Data extracts: Begin

`config.mk`:
```
export PLATFORM = sky130hd
export DESIGN_NAME = sero_read_ops
export DESIGN_NICKNAME = d
export VERILOG_FILES = /design/src/verilog/sero_pkg.sv /design/src/verilog/sero_sync.sv /design/src/verilog/sero_read_ops.sv
export SDC_FILE = /design/constraint.sdc
export NUM_CORES = 1
export LEC_CHECK = 0
export ABC_AREA = 0
export BUFFER_PORTS_ARGS = -buffer_cell sky130_fd_sc_hd__buf_2
export CAP_MARGIN = 20
export CORE_ASPECT_RATIO = 0.7
export CORE_MARGIN = 4
export CORE_UTILIZATION = 35
export DETAILED_ROUTE_END_ITERATION = 8
export GPL_TIMING_DRIVEN = 1
export PLACE_DENSITY = 0.73
export SETUP_SLACK_MARGIN = 0.05
export SYNTH_ARGS = -nofsm -noshare
export SYNTH_HDL_FRONTEND = slang
export SYNTH_SLANG_ARGS = --single-unit
```
`constraint.sdc`:
```
create_clock -name sys_clk -period 2.8 [get_ports sys_clk]
set_clock_uncertainty 0.1 [all_clocks]
set_input_delay 0.28 -clock sys_clk [delete_from_list [all_inputs] [get_ports sys_clk]]
set_output_delay 0.28 -clock sys_clk [all_outputs]
set_load 0.05 [all_outputs]
```
===== src/msle_pkg.sv =====
package msle_pkg;

   // ------------------------------------------------------------------
   // register map, byte addresses, one aligned word each
   // ------------------------------------------------------------------
   localparam logic [7:0] MSLE_OFF_CTRL = 8'h00;
   localparam logic [7:0] MSLE_OFF_OUT_CMD = 8'h04;
   localparam logic [7:0] MSLE_OFF_FAULT_STS = 8'h08;
   localparam logic [7:0] MSLE_OFF_STATUS = 8'h0c;
   localparam logic [7:0] MSLE_OFF_DIR = 8'h10;

   // ------------------------------------------------------------------
   // control field positions
   // ------------------------------------------------------------------
   localparam int MSLE_CTRL_W = 7;
   localparam int MSLE_CTRL_ANALOG = 0;
   localparam int MSLE_CTRL_RUN = 1;
   localparam int MSLE_CTRL_STOP = 2;
   localparam int MSLE_CTRL_CFG_BAD = 3;
   localparam int MSLE_CTRL_REPAIR = 4;
   localparam int MSLE_CTRL_CRIT_LOCAL = 5;
   localparam int MSLE_CTRL_CRIT_REMOTE = 6;

   // ------------------------------------------------------------------
   // status field positions
   // ------------------------------------------------------------------
   localparam int MSLE_STS_MODE = 0;
   localparam int MSLE_STS_RED = 3;
   localparam int MSLE_STS_GREEN = 4;
   localparam int MSLE_STS_PH1 = 5;
   localparam int MSLE_STS_PH2 = 6;
   localparam int MSLE_STS_APP_STOP = 7;
   localparam int MSLE_STS_FORCE_OFF = 8;
   localparam int MSLE_STS_SUP_OP = 9;
   localparam int MSLE_STS_SUP_NOM = 10;
   localparam int MSLE_STS_IN_LVL = 16;

   // ------------------------------------------------------------------
   // reset values
   // ------------------------------------------------------------------
   localparam logic [MSLE_CTRL_W-1:0] MSLE_CTRL_RST = 7'h04;
   localparam logic [7:0] MSLE_OUT_CMD_RST = 8'h00;
   localparam logic [3:0] MSLE_DIR_RST = 4'h0;

   // ------------------------------------------------------------------
   // blink timing
   // ------------------------------------------------------------------
   localparam int MSLE_CLK_HZ = 100_000_000;
   localparam int MSLE_BLINK_2HZ_HALF_MS = 250;
   localparam int MSLE_CNT_W = 25;
   localparam logic [MSLE_CNT_W-1:0] MSLE_HALF_CYCLES =
      MSLE_CNT_W'((MSLE_CLK_HZ / 1000) * MSLE_BLINK_2HZ_HALF_MS);

   // ------------------------------------------------------------------
   // types
   // ------------------------------------------------------------------
   typedef enum logic [2:0] {
      MSLE_MODE_OFF = 3'h0,
      MSLE_MODE_STOP = 3'h1,
      MSLE_MODE_RUN = 3'h3,
      MSLE_MODE_REPAIR = 3'h2,
      MSLE_MODE_CFG_BAD = 3'h6,
      MSLE_MODE_CRIT_REMOTE = 3'h7,
      MSLE_MODE_CRIT_LOCAL = 3'h5
   } msle_mode_e;

   typedef struct packed {
      logic red;
      logic green;
   } msle_led_s;

   typedef struct packed {
      logic out_of_operating;
      logic out_of_nominal;
   } msle_supply_s;

   typedef struct packed {
      logic [MSLE_CNT_W-1:0] cnt;
      logic ph2;
      logic ph1;
      logic [MSLE_CTRL_W-1:0] ctrl;
      logic [7:0] cmd;
      logic [3:0] dir;
      logic [7:0] fsts;
      msle_mode_e mode;
      msle_led_s ms;
      logic [7:0] in_led;
      logic [7:0] out_led;
      logic [7:0] drive;
      logic app_stop;
      logic [31:0] rdata;
      logic slverr;
   } msle_regs_s;

endpackage : msle_pkg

Data extracts: End

Please transcribe each of the entries, exactly as written.

`config.mk`:
```
export PLATFORM = sky130hd
export DESIGN_NAME = sero_read_ops
export DESIGN_NICKNAME = d
export VERILOG_FILES = /design/src/verilog/sero_pkg.sv /design/src/verilog/sero_sync.sv /design/src/verilog/sero_read_ops.sv
export SDC_FILE = /design/constraint.sdc
export NUM_CORES = 1
export LEC_CHECK = 0
export ABC_AREA = 0
export BUFFER_PORTS_ARGS = -buffer_cell sky130_fd_sc_hd__buf_2
export CAP_MARGIN = 20
export CORE_ASPECT_RATIO = 0.7
export CORE_MARGIN = 4
export CORE_UTILIZATION = 35
export DETAILED_ROUTE_END_ITERATION = 8
export GPL_TIMING_DRIVEN = 1
export PLACE_DENSITY = 0.73
export SETUP_SLACK_MARGIN = 0.05
export SYNTH_ARGS = -nofsm -noshare
export SYNTH_HDL_FRONTEND = slang
export SYNTH_SLANG_ARGS = --single-unit
```
`constraint.sdc`:
```
create_clock -name sys_clk -period 2.8 [get_ports sys_clk]
set_clock_uncertainty 0.1 [all_clocks]
set_input_delay 0.28 -clock sys_clk [delete_from_list [all_inputs] [get_ports sys_clk]]
set_output_delay 0.28 -clock sys_clk [all_outputs]
set_load 0.05 [all_outputs]
```
===== src/msle_pkg.sv =====
package msle_pkg;

   // ------------------------------------------------------------------
   // register map, byte addresses, one aligned word each
   // ------------------------------------------------------------------
   localparam logic [7:0] MSLE_OFF_CTRL = 8'h00;
   localparam logic [7:0] MSLE_OFF_OUT_CMD = 8'h04;
   localparam logic [7:0] MSLE_OFF_FAULT_STS = 8'h08;
   localparam logic [7:0] MSLE_OFF_STATUS = 8'h0c;
   localparam logic [7:0] MSLE_OFF_DIR = 8'h10;

   // ------------------------------------------------------------------
   // control field positions
   // ------------------------------------------------------------------
   localparam int MSLE_CTRL_W = 7;
   localparam int MSLE_CTRL_ANALOG = 0;
   localparam int MSLE_CTRL_RUN = 1;
   localparam int MSLE_CTRL_STOP = 2;
   localparam int MSLE_CTRL_CFG_BAD = 3;
   localparam int MSLE_CTRL_REPAIR = 4;
   localparam int MSLE_CTRL_CRIT_LOCAL = 5;
   localparam int MSLE_CTRL_CRIT_REMOTE = 6;

   // ------------------------------------------------------------------
   // status field positions
   // ------------------------------------------------------------------
   localparam int MSLE_STS_MODE = 0;
   localparam int MSLE_STS_RED = 3;
   localparam int MSLE_STS_GREEN = 4;
   localparam int MSLE_STS_PH1 = 5;
   localparam int MSLE_STS_PH2 = 6;
   localparam int MSLE_STS_APP_STOP = 7;
   localparam int MSLE_STS_FORCE_OFF = 8;
   localparam int MSLE_STS_SUP_OP = 9;
   localparam int MSLE_STS_SUP_NOM = 10;
   localparam int MSLE_STS_IN_LVL = 16;

   // ------------------------------------------------------------------
   // reset values
   // ------------------------------------------------------------------
   localparam logic [MSLE_CTRL_W-1:0] MSLE_CTRL_RST = 7'h04;
   localparam logic [7:0] MSLE_OUT_CMD_RST = 8'h00;
   localparam logic [3:0] MSLE_DIR_RST = 4'h0;

   // ------------------------------------------------------------------
   // blink timing
   // ------------------------------------------------------------------
   localparam int MSLE_CLK_HZ = 100_000_000;
   localparam int MSLE_BLINK_2HZ_HALF_MS = 250;
   localparam int MSLE_CNT_W = 25;
   localparam logic [MSLE_CNT_W-1:0] MSLE_HALF_CYCLES =
      MSLE_CNT_W'((MSLE_CLK_HZ / 1000) * MSLE_BLINK_2HZ_HALF_MS);

   // ------------------------------------------------------------------
   // types
   // ------------------------------------------------------------------
   typedef enum logic [2:0] {
      MSLE_MODE_OFF = 3'h0,
      MSLE_MODE_STOP = 3'h1,
      MSLE_MODE_RUN = 3'h3,
      MSLE_MODE_REPAIR = 3'h2,
      MSLE_MODE_CFG_BAD = 3'h6,
      MSLE_MODE_CRIT_REMOTE = 3'h7,
      MSLE_MODE_CRIT_LOCAL = 3'h5
   } msle_mode_e;

   typedef struct packed {
      logic red;
      logic green;
   } msle_led_s;

   typedef struct packed {
      logic out_of_operating;
      logic out_of_nominal;
   } msle_supply_s;

   typedef struct packed {
      logic [MSLE_CNT_W-1:0] cnt;
      logic ph2;
      logic ph1;
      logic [MSLE_CTRL_W-1:0] ctrl;
      logic [7:0] cmd;
      logic [3:0] dir;
      logic [7:0] fsts;
      msle_mode_e mode;
      msle_led_s ms;
      logic [7:0] in_led;
      logic [7:0] out_led;
      logic [7:0] drive;
      logic app_stop;
      logic [31:0] rdata;
      logic slverr;
   } msle_regs_s;

endpackage : msle_pkg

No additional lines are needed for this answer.